Die Anwesenheit eines Unsichtbaren nahmen sie nicht wahr. Nach Tolots Erfahrungen verließen Gazkar und Neezer sich in erster Linie auf ihre optischen Sinne. Und die konnte man mit einem handlichen galaktischen Deflektor leicht täuschen.
*
Die molekularen Veränderungen erstreckten sich lediglich auf die Randsiedlungen, wie Atlan mit Erleichterung feststellte. Das Zentrum der Stadt war nicht davon betroffen. Hier wucherte die Natur ungehindert in die Höhe und die Breite.

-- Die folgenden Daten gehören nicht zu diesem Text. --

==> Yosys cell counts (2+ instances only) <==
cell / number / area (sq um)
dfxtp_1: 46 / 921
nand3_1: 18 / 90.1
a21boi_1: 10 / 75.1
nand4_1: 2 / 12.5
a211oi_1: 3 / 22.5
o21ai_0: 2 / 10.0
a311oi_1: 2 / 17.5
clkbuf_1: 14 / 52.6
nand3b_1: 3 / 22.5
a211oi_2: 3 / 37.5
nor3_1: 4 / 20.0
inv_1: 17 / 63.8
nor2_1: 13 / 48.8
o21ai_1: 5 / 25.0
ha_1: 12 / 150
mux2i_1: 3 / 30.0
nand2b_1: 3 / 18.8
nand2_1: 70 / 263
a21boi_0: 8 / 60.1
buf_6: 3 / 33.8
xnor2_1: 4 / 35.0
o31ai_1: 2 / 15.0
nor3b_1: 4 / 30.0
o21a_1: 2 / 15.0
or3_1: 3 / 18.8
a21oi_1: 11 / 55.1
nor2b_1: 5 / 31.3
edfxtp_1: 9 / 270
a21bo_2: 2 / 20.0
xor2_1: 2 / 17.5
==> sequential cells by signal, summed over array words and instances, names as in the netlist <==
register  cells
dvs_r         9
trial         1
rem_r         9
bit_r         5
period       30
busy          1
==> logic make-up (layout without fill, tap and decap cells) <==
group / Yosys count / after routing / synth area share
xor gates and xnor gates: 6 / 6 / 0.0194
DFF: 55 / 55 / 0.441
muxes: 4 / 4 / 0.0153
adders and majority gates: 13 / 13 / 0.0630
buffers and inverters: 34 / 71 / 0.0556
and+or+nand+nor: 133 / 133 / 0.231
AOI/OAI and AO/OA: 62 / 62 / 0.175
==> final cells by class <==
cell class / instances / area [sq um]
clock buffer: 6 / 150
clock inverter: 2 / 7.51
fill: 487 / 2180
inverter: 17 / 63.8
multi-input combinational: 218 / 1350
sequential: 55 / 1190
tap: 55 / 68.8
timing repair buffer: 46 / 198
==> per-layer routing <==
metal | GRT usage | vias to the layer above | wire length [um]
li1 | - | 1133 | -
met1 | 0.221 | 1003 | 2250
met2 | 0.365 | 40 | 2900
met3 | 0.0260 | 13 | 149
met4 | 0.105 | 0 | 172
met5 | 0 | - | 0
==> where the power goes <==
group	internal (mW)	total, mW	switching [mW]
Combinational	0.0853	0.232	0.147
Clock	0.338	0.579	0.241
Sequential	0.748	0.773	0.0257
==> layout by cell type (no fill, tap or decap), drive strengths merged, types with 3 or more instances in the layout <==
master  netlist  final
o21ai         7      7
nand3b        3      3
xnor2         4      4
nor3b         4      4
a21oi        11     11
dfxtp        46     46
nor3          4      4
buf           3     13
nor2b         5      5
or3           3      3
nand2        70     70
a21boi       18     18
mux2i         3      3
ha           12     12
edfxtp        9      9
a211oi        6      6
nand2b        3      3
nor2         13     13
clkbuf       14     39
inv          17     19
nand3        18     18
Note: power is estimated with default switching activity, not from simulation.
===== config.mk =====
export PLATFORM = sky130hd
export DESIGN_NAME = tty_line_discipline_top
export DESIGN_NICKNAME = d
export VERILOG_FILES = /design/src/design/tld_pkg.sv /design/src/design/tty_line_discipline_top.sv /design/src/design/tld_ram.sv /design/src/design/tld_front.sv /design/src/design/tld_back.sv
export SDC_FILE = /design/constraint.sdc
export NUM_CORES = 1
export LEC_CHECK = 0
export ABC_AREA = 1
export BUFFER_PORTS_ARGS = -buffer_cell sky130_fd_sc_hd__clkbuf_2
export CORE_ASPECT_RATIO = 1.2
export CORE_MARGIN = 2
export CORE_UTILIZATION = 35
export DETAILED_ROUTE_END_ITERATION = 10
export GPL_TIMING_DRIVEN = 0
export PLACE_DENSITY_LB_ADDON = 0.3
export RECOVER_POWER = 50
export SKIP_CTS_REPAIR_TIMING = 1
export SLEW_MARGIN = 20
export SYNTH_ARGS = -nofsm -noshare
export SYNTH_HDL_FRONTEND = slang
export SYNTH_HIERARCHICAL = 1
export SYNTH_SLANG_ARGS = --single-unit

===== constraint.sdc =====
create_clock -name i_clk -period 3.53 [get_ports i_clk]
set_input_delay 0.706 -clock i_clk [delete_from_list [all_inputs] [get_ports i_clk]]
set_output_delay 0.706 -clock i_clk [all_outputs]
set_load 0.005 [all_outputs]

===== src/design/tld_pkg.sv =====
// shared constants, types and helpers for the tty line discipline
package tld_pkg;

    // receive character queue
    localparam int QUEUE_DEPTH = 128;
    localparam int IDX_W       = $clog2(QUEUE_DEPTH);
    localparam int CNT_W       = $clog2(QUEUE_DEPTH + 1);
    localparam int CHAR_W      = 7;

    // job queue between front and back
    localparam int JOBQ_DEPTH  = 2;
    localparam int JPTR_W      = $clog2(JOBQ_DEPTH);
    localparam int JCNT_W      = $clog2(JOBQ_DEPTH + 1);

    // input commands
    localparam logic [1:0] CMD_RX    = 2'd0;
    localparam logic [1:0] CMD_READ  = 2'd1;
    localparam logic [1:0] CMD_WRITE = 2'd2;

    // result kinds
    localparam logic [2:0] KIND_NONE   = 3'd0;
    localparam logic [2:0] KIND_TX     = 3'd1;
    localparam logic [2:0] KIND_RDATA  = 3'd2;
    localparam logic [2:0] KIND_REMPTY = 3'd3;
    localparam logic [2:0] KIND_WSTOP  = 3'd4;
    localparam logic [2:0] KIND_WDISC  = 3'd5;

    // classified job operations
    localparam int OP_W = 4;
    localparam logic [OP_W-1:0] OP_NONE    = 4'd0;
    localparam logic [OP_W-1:0] OP_INTR    = 4'd1;
    localparam logic [OP_W-1:0] OP_DISCARD = 4'd2;
    localparam logic [OP_W-1:0] OP_STOP    = 4'd3;
    localparam logic [OP_W-1:0] OP_START   = 4'd4;
    localparam logic [OP_W-1:0] OP_ERASE   = 4'd5;
    localparam logic [OP_W-1:0] OP_CHAR    = 4'd6;
    localparam logic [OP_W-1:0] OP_READ    = 4'd7;
    localparam logic [OP_W-1:0] OP_WRITE   = 4'd8;

    // character codes
    localparam logic [7:0] CH_ETX   = 8'h03;
    localparam logic [7:0] CH_EOT   = 8'h04;
    localparam logic [7:0] CH_BEL   = 8'h07;
    localparam logic [7:0] CH_BS    = 8'h08;
    localparam logic [7:0] CH_LF    = 8'h0a;
    localparam logic [7:0] CH_CR    = 8'h0d;
    localparam logic [7:0] CH_SI    = 8'h0f;
    localparam logic [7:0] CH_DC1   = 8'h11;
    localparam logic [7:0] CH_DC3   = 8'h13;
    localparam logic [7:0] CH_SPACE = 8'h20;
    localparam logic [7:0] CHAR_MASK = 8'h7f;

    typedef struct packed {
        logic [OP_W-1:0] op;
        logic [7:0]      data;
    } t_job;

    // circular index helpers
    function automatic logic [IDX_W-1:0] next_idx(input logic [IDX_W-1:0] p);
        return (p == IDX_W'(QUEUE_DEPTH - 1)) ? '0 : p + IDX_W'(1);
    endfunction

    function automatic logic [IDX_W-1:0] prev_idx(input logic [IDX_W-1:0] p);
        return (p == '0) ? IDX_W'(QUEUE_DEPTH - 1) : p - IDX_W'(1);
    endfunction

endpackage


===== src/design/tty_line_discipline_top.sv =====
// top level of the tty line discipline
//
// Input channel (i_in_valid / o_in_ready) carries one command per
// transaction: 0 a received byte, 1 read one queued character, 2 write one
// output byte. Output channel (o_out_valid / i_out_ready) carries one
// result per transaction; o_last marks the final result of a command.
// A command produces one to three results.
// The front end classifies each command and holds it in a two-entry job
// queue; the back end takes one job at a time, issues the character ram
// read as it takes the job, updates the queue state in its decide state,
// then emits one result per cycle while the receiver accepts them.
// Reset empties the character queue and clears the stop and discard
// flags. When the receiver stalls, the result is held in the output
// register, the back end waits, and once the job queue fills o_in_ready
// drops.
module tty_line_discipline_top (
    input  logic       i_clk,
    input  logic       i_rst_n,
    input  logic       i_in_valid,
    output logic       o_in_ready,
    input  logic [1:0] i_command,
    input  logic [7:0] i_data_byte,
    output logic       o_out_valid,
    input  logic       i_out_ready,
    output logic [2:0] o_kind,
    output logic [7:0] o_out_byte,
    output logic       o_interrupt_request,
    output logic       o_line_ready,
    output logic       o_last
);

    logic          job_valid;
    tld_pkg::t_job job;
    logic          job_pop;

    tld_front u_front (
        .i_clk       (i_clk),
        .i_rst_n     (i_rst_n),
        .i_in_valid  (i_in_valid),
        .o_in_ready  (o_in_ready),
        .i_command   (i_command),
        .i_data_byte (i_data_byte),
        .o_job_valid (job_valid),
        .o_job       (job),
        .i_job_pop   (job_pop)
    );

    tld_back u_back (
        .i_clk               (i_clk),
        .i_rst_n             (i_rst_n),
        .i_job_valid         (job_valid),
        .i_job               (job),
        .o_job_pop           (job_pop),
        .o_out_valid         (o_out_valid),
        .i_out_ready         (i_out_ready),
        .o_kind              (o_kind),
        .o_out_byte          (o_out_byte),
        .o_interrupt_request (o_interrupt_request),
        .o_line_ready        (o_line_ready),
        .o_last              (o_last)
    );

endmodule


===== src/design/tld_ram.sv =====
// generic single-write, single-read ram with registered read data
module tld_ram #(
    parameter int WIDTH = 8,
    parameter int DEPTH = 16
) (
    input  logic                     i_clk,
    input  logic                     i_we,
    input  logic [$clog2(DEPTH)-1:0] i_waddr,
    input  logic [WIDTH-1:0]         i_wdata,
    input  logic                     i_re,
    input  logic [$clog2(DEPTH)-1:0] i_raddr,
    output logic [WIDTH-1:0]         o_rdata
);

    logic [WIDTH-1:0] r_mem [DEPTH];
    logic [WIDTH-1:0] r_rdata;

    // write port
    always_ff @(posedge i_clk) begin
        if (i_we) begin
            r_mem[i_waddr] <= i_wdata;
        end
    end

    // registered read port
    always_ff @(posedge i_clk) begin
        if (i_re) begin
            r_rdata <= r_mem[i_raddr];
        end
    end

    assign o_rdata = r_rdata;

endmodule


===== src/design/tld_front.sv =====
// front end: accepts input transactions, classifies them and queues jobs
module tld_front (
    input  logic              i_clk,
    input  logic              i_rst_n,
    input  logic              i_in_valid,
    output logic              o_in_ready,
    input  logic [1:0]        i_command,
    input  logic [7:0]        i_data_byte,
    output logic              o_job_valid,
    output tld_pkg::t_job     o_job,
    input  logic              i_job_pop
);

    tld_pkg::t_job                  r_q [tld_pkg::JOBQ_DEPTH];
    logic [tld_pkg::JPTR_W-1:0]     r_wp, n_wp;
    logic [tld_pkg::JPTR_W-1:0]     r_rp, n_rp;
    logic [tld_pkg::JCNT_W-1:0]     r_cnt, n_cnt;
    tld_pkg::t_job                  cls_job;
    logic [6:0]                     c;
    logic                           push;
    logic                           pop;

    // classify the incoming transaction
    always_comb begin
        c = i_data_byte[6:0];
        cls_job.op   = tld_pkg::OP_NONE;
        cls_job.data = 8'h00;
        unique case (i_command)
            tld_pkg::CMD_RX: begin
                if ({1'b0, c} == tld_pkg::CH_ETX) begin
                    cls_job.op = tld_pkg::OP_INTR;
                end else if ({1'b0, c} == tld_pkg::CH_SI) begin
                    cls_job.op = tld_pkg::OP_DISCARD;
                end else if ({1'b0, c} == tld_pkg::CH_DC3) begin
                    cls_job.op = tld_pkg::OP_STOP;
                end else if ({1'b0, c} == tld_pkg::CH_DC1) begin
                    cls_job.op = tld_pkg::OP_START;
                end else if ({1'b0, c} == tld_pkg::CH_BS) begin
                    cls_job.op = tld_pkg::OP_ERASE;
                end else if ({1'b0, c} == tld_pkg::CH_CR) begin
                    cls_job.op   = tld_pkg::OP_CHAR;
                    cls_job.data = tld_pkg::CH_LF;
                end else begin
                    cls_job.op   = tld_pkg::OP_CHAR;
                    cls_job.data = i_data_byte & tld_pkg::CHAR_MASK;
                end
            end
            tld_pkg::CMD_READ: begin
                cls_job.op = tld_pkg::OP_READ;
            end
            tld_pkg::CMD_WRITE: begin
                cls_job.op   = tld_pkg::OP_WRITE;
                cls_job.data = i_data_byte;
            end
            default: begin
                cls_job.op = tld_pkg::OP_NONE;
            end
        endcase
    end

    assign o_in_ready  = (r_cnt != tld_pkg::JCNT_W'(tld_pkg::JOBQ_DEPTH));
    assign o_job_valid = (r_cnt != '0);
    assign o_job       = r_q[r_rp];
    assign push        = i_in_valid && o_in_ready;
    assign pop         = i_job_pop && o_job_valid;

    // job queue pointers
    always_comb begin
        n_wp  = r_wp;
        n_rp  = r_rp;
        n_cnt = r_cnt;
        if (push) begin
            n_wp = (r_wp == tld_pkg::JPTR_W'(tld_pkg::JOBQ_DEPTH - 1)) ?
                   '0 : r_wp + tld_pkg::JPTR_W'(1);
        end
        if (pop) begin
            n_rp = (r_rp == tld_pkg::JPTR_W'(tld_pkg::JOBQ_DEPTH - 1)) ?
                   '0 : r_rp + tld_pkg::JPTR_W'(1);
        end
        if (push && !pop) begin
            n_cnt = r_cnt + tld_pkg::JCNT_W'(1);
        end else if (pop && !push) begin
            n_cnt = r_cnt - tld_pkg::JCNT_W'(1);
        end
    end

    always_ff @(posedge i_clk) begin
        if (!i_rst_n) begin
            r_wp  <= '0;
            r_rp  <= '0;
            r_cnt <= '0;
        end else begin
            r_wp  <= n_wp;
            r_rp  <= n_rp;
            r_cnt <= n_cnt;
        end
    end

    // job storage
    always_ff @(posedge i_clk) begin
        if (push) begin
            r_q[r_wp] <= cls_job;
        end
    end

endmodule


===== src/design/tld_back.sv =====
// back end: executes jobs against the character queue and emits results
module tld_back (
    input  logic              i_clk,
    input  logic              i_rst_n,
    input  logic              i_job_valid,
    input  tld_pkg::t_job     i_job,
    output logic              o_job_pop,
    output logic              o_out_valid,
    input  logic              i_out_ready,
    output logic [2:0]        o_kind,
    output logic [7:0]        o_out_byte,
    output logic              o_interrupt_request,
    output logic              o_line_ready,
    output logic              o_last
);

    localparam logic [1:0] S_IDLE   = 2'd0;
    localparam logic [1:0] S_DECIDE = 2'd1;
    localparam logic [1:0] S_EMIT   = 2'd2;

    logic [1:0]                    r_state, n_state;
    tld_pkg::t_job                 r_job;
    logic [tld_pkg::IDX_W-1:0]     r_head, n_head;
    logic [tld_pkg::IDX_W-1:0]     r_tail, n_tail;
    logic [tld_pkg::CNT_W-1:0]     r_fill, n_fill;
    logic                          r_stop, n_stop;
    logic                          r_disc, n_disc;

    // result plan for the current job
    logic [2:0]                    r_pkind [3];
    logic [7:0]                    r_pbyte [3];
    logic [1:0]                    r_num;
    logic [1:0]                    r_idx;
    logic                          r_irq;
    logic                          r_rdy;
    logic [2:0]                    p_kind [3];
    logic [7:0]                    p_byte [3];
    logic [1:0]                    p_num;
    logic                          p_irq;
    logic                          p_rdy;

    // output register
    logic                          r_ov;
    logic [2:0]                    r_okind;
    logic [7:0]                    r_obyte;
    logic                          r_oirq;
    logic                          r_ordy;
    logic                          r_olast;

    // memory ports
    logic                          mem_we;
    logic                          mem_re;
    logic [tld_pkg::IDX_W-1:0]     mem_raddr;
    logic [tld_pkg::CHAR_W-1:0]    mem_rdata;

    logic                          emit_ok;
    logic                          emit_last;
    logic                          pop;
    logic                          full;
    logic [6:0]                    c;

    tld_ram #(
        .WIDTH (tld_pkg::CHAR_W),
        .DEPTH (tld_pkg::QUEUE_DEPTH)
    ) u_queue_ram (
        .i_clk   (i_clk),
        .i_we    (mem_we),
        .i_waddr (r_tail),
        .i_wdata (r_job.data[6:0]),
        .i_re    (mem_re),
        .i_raddr (mem_raddr),
        .o_rdata (mem_rdata)
    );

    // sequencing and job pop
    assign emit_ok   = (r_state == S_EMIT) && (!r_ov || i_out_ready);
    assign emit_last = emit_ok && (r_idx == r_num - 2'd1);
    assign pop       = i_job_valid && ((r_state == S_IDLE) || emit_last);
    assign o_job_pop = pop;

    // read address is issued as the job is taken
    assign mem_re    = pop;
    assign mem_raddr = (i_job.op == tld_pkg::OP_ERASE) ? tld_pkg::prev_idx(r_tail) : r_head;

    assign full = (r_fill == tld_pkg::CNT_W'(tld_pkg::QUEUE_DEPTH));
    assign c    = r_job.data[6:0];

    // job execution: state update and result plan
    always_comb begin
        n_head = r_head;
        n_tail = r_tail;
        n_fill = r_fill;
        n_stop = r_stop;
        n_disc = r_disc;
        mem_we = 1'b0;
        for (int i = 0; i < 3; i++) begin
            p_kind[i] = tld_pkg::KIND_NONE;
            p_byte[i] = 8'h00;
        end
        p_num = 2'd1;
        p_irq = 1'b0;
        p_rdy = 1'b0;
        unique case (r_job.op)
            tld_pkg::OP_INTR: begin
                p_irq = 1'b1;
            end
            tld_pkg::OP_DISCARD: begin
                n_disc = !r_disc;
            end
            tld_pkg::OP_STOP: begin
                n_stop = 1'b1;
            end
            tld_pkg::OP_START: begin
                n_stop = 1'b0;
            end
            tld_pkg::OP_ERASE: begin
                if (r_fill != '0 && {1'b0, mem_rdata} != tld_pkg::CH_LF) begin
                    n_tail    = tld_pkg::prev_idx(r_tail);
                    n_fill    = r_fill - tld_pkg::CNT_W'(1);
                    p_num     = 2'd3;
                    p_kind[0] = tld_pkg::KIND_TX;
                    p_kind[1] = tld_pkg::KIND_TX;
                    p_kind[2] = tld_pkg::KIND_TX;
                    p_byte[0] = tld_pkg::CH_BS;
                    p_byte[1] = tld_pkg::CH_SPACE;
                    p_byte[2] = tld_pkg::CH_BS;
                end
            end
            tld_pkg::OP_CHAR: begin
                if (!full) begin
                    mem_we = 1'b1;
                    n_tail = tld_pkg::next_idx(r_tail);
                    n_fill = r_fill + tld_pkg::CNT_W'(1);
                end
                p_rdy = ({1'b0, c} == tld_pkg::CH_LF) || ({1'b0, c} == tld_pkg::CH_EOT);
                if ({1'b0, c} == tld_pkg::CH_LF) begin
                    p_num     = 2'd2;
                    p_kind[0] = tld_pkg::KIND_TX;
                    p_byte[0] = tld_pkg::CH_CR;
                    p_kind[1] = tld_pkg::KIND_TX;
                    p_byte[1] = full ? tld_pkg::CH_BEL : tld_pkg::CH_LF;
                end else begin
                    p_kind[0] = tld_pkg::KIND_TX;
                    p_byte[0] = full ? tld_pkg::CH_BEL : {1'b0, c};
                end
            end
            tld_pkg::OP_READ: begin
                if (r_fill != '0) begin
                    n_head    = tld_pkg::next_idx(r_head);
                    n_fill    = r_fill - tld_pkg::CNT_W'(1);
                    p_kind[0] = tld_pkg::KIND_RDATA;
                    p_byte[0] = {1'b0, mem_rdata};
                end else begin
                    p_kind[0] = tld_pkg::KIND_REMPTY;
                end
            end
            tld_pkg::OP_WRITE: begin
                if (r_stop) begin
                    p_kind[0] = tld_pkg::KIND_WSTOP;
                end else if (r_disc) begin
                    p_kind[0] = tld_pkg::KIND_WDISC;
                end else if (r_job.data == tld_pkg::CH_LF) begin
                    p_num     = 2'd2;
                    p_kind[0] = tld_pkg::KIND_TX;
                    p_byte[0] = tld_pkg::CH_CR;
                    p_kind[1] = tld_pkg::KIND_TX;
                    p_byte[1] = tld_pkg::CH_LF;
                end else begin
                    p_kind[0] = tld_pkg::KIND_TX;
                    p_byte[0] = r_job.data;
                end
            end
            default: begin
                p_kind[0] = tld_pkg::KIND_NONE;
            end
        endcase
        if (r_state != S_DECIDE) begin
            n_head = r_head;
            n_tail = r_tail;
            n_fill = r_fill;
            n_stop = r_stop;
            n_disc = r_disc;
            mem_we = 1'b0;
        end
    end

    // state machine
    always_comb begin
        n_state = r_state;
        unique case (r_state)
            S_IDLE: begin
                if (pop) begin
                    n_state = S_DECIDE;
                end
            end
            S_DECIDE: begin
                n_state = S_EMIT;
            end
            S_EMIT: begin
                if (emit_last) begin
                    n_state = pop ? S_DECIDE : S_IDLE;
                end
            end
            default: begin
                n_state = S_IDLE;
            end
        endcase
    end

    // control registers
    always_ff @(posedge i_clk) begin
        if (!i_rst_n) begin
            r_state <= S_IDLE;
            r_head  <= '0;
            r_tail  <= '0;
            r_fill  <= '0;
            r_stop  <= 1'b0;
            r_disc  <= 1'b0;
            r_ov    <= 1'b0;
            r_idx   <= '0;
        end else begin
            r_state <= n_state;
            r_head  <= n_head;
            r_tail  <= n_tail;
            r_fill  <= n_fill;
            r_stop  <= n_stop;
            r_disc  <= n_disc;
            if (emit_ok) begin
                r_ov <= 1'b1;
            end else if (i_out_ready) begin
                r_ov <= 1'b0;
            end
            if (r_state == S_DECIDE) begin
                r_idx <= '0;
            end else if (emit_ok) begin
                r_idx <= r_idx + 2'd1;
            end
        end
    end

    // job and plan payload
    always_ff @(posedge i_clk) begin
        if (pop) begin
            r_job <= i_job;
        end
        if (r_state == S_DECIDE) begin
            r_pkind <= p_kind;
            r_pbyte <= p_byte;
            r_num   <= p_num;
            r_irq   <= p_irq;
            r_rdy   <= p_rdy;
        end
    end

    // output payload
    always_ff @(posedge i_clk) begin
        if (emit_ok) begin
            r_okind <= r_pkind[r_idx];
            r_obyte <= r_pbyte[r_idx];
            r_oirq  <= r_irq;
            r_ordy  <= r_rdy;
            r_olast <= (r_idx == r_num - 2'd1);
        end
    end

    assign o_out_valid         = r_ov;
    assign o_kind              = r_okind;
    assign o_out_byte          = r_obyte;
    assign o_interrupt_request = r_oirq;
    assign o_line_ready        = r_ordy;
    assign o_last              = r_olast;

endmodule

Die Gazkar störten sich nicht daran. Wenn die Duftbahnen es ihnen vorgaben, trampelten sie über das Grünzeug oder machten einen Bogen darum herum.
Versprich dir nicht zuviel von diesem Vorstoß, warnte der Extrasinn. Der Haluter und du, ihr steht auf verlorenere Posten. Gegen Tausende Gazkar und Angehörige der anderen Völker richtet ihr nichts aus.
Atlan wußte das, aber dennoch stimmte er seinem Logiksektor nicht vorbehaltlos zu.
Wir müssen herausfinden, was geschieht, und gleichzeitig die Kolonisten vor einem ungewissen Schicksal bewahren, gab er die Gedankenantwort.
Narr! Warum hast du dann nicht eine Robotflotte herbeizitiert, als du deine Begleiter mit dein Transmitter zurück in die RICO schicktest?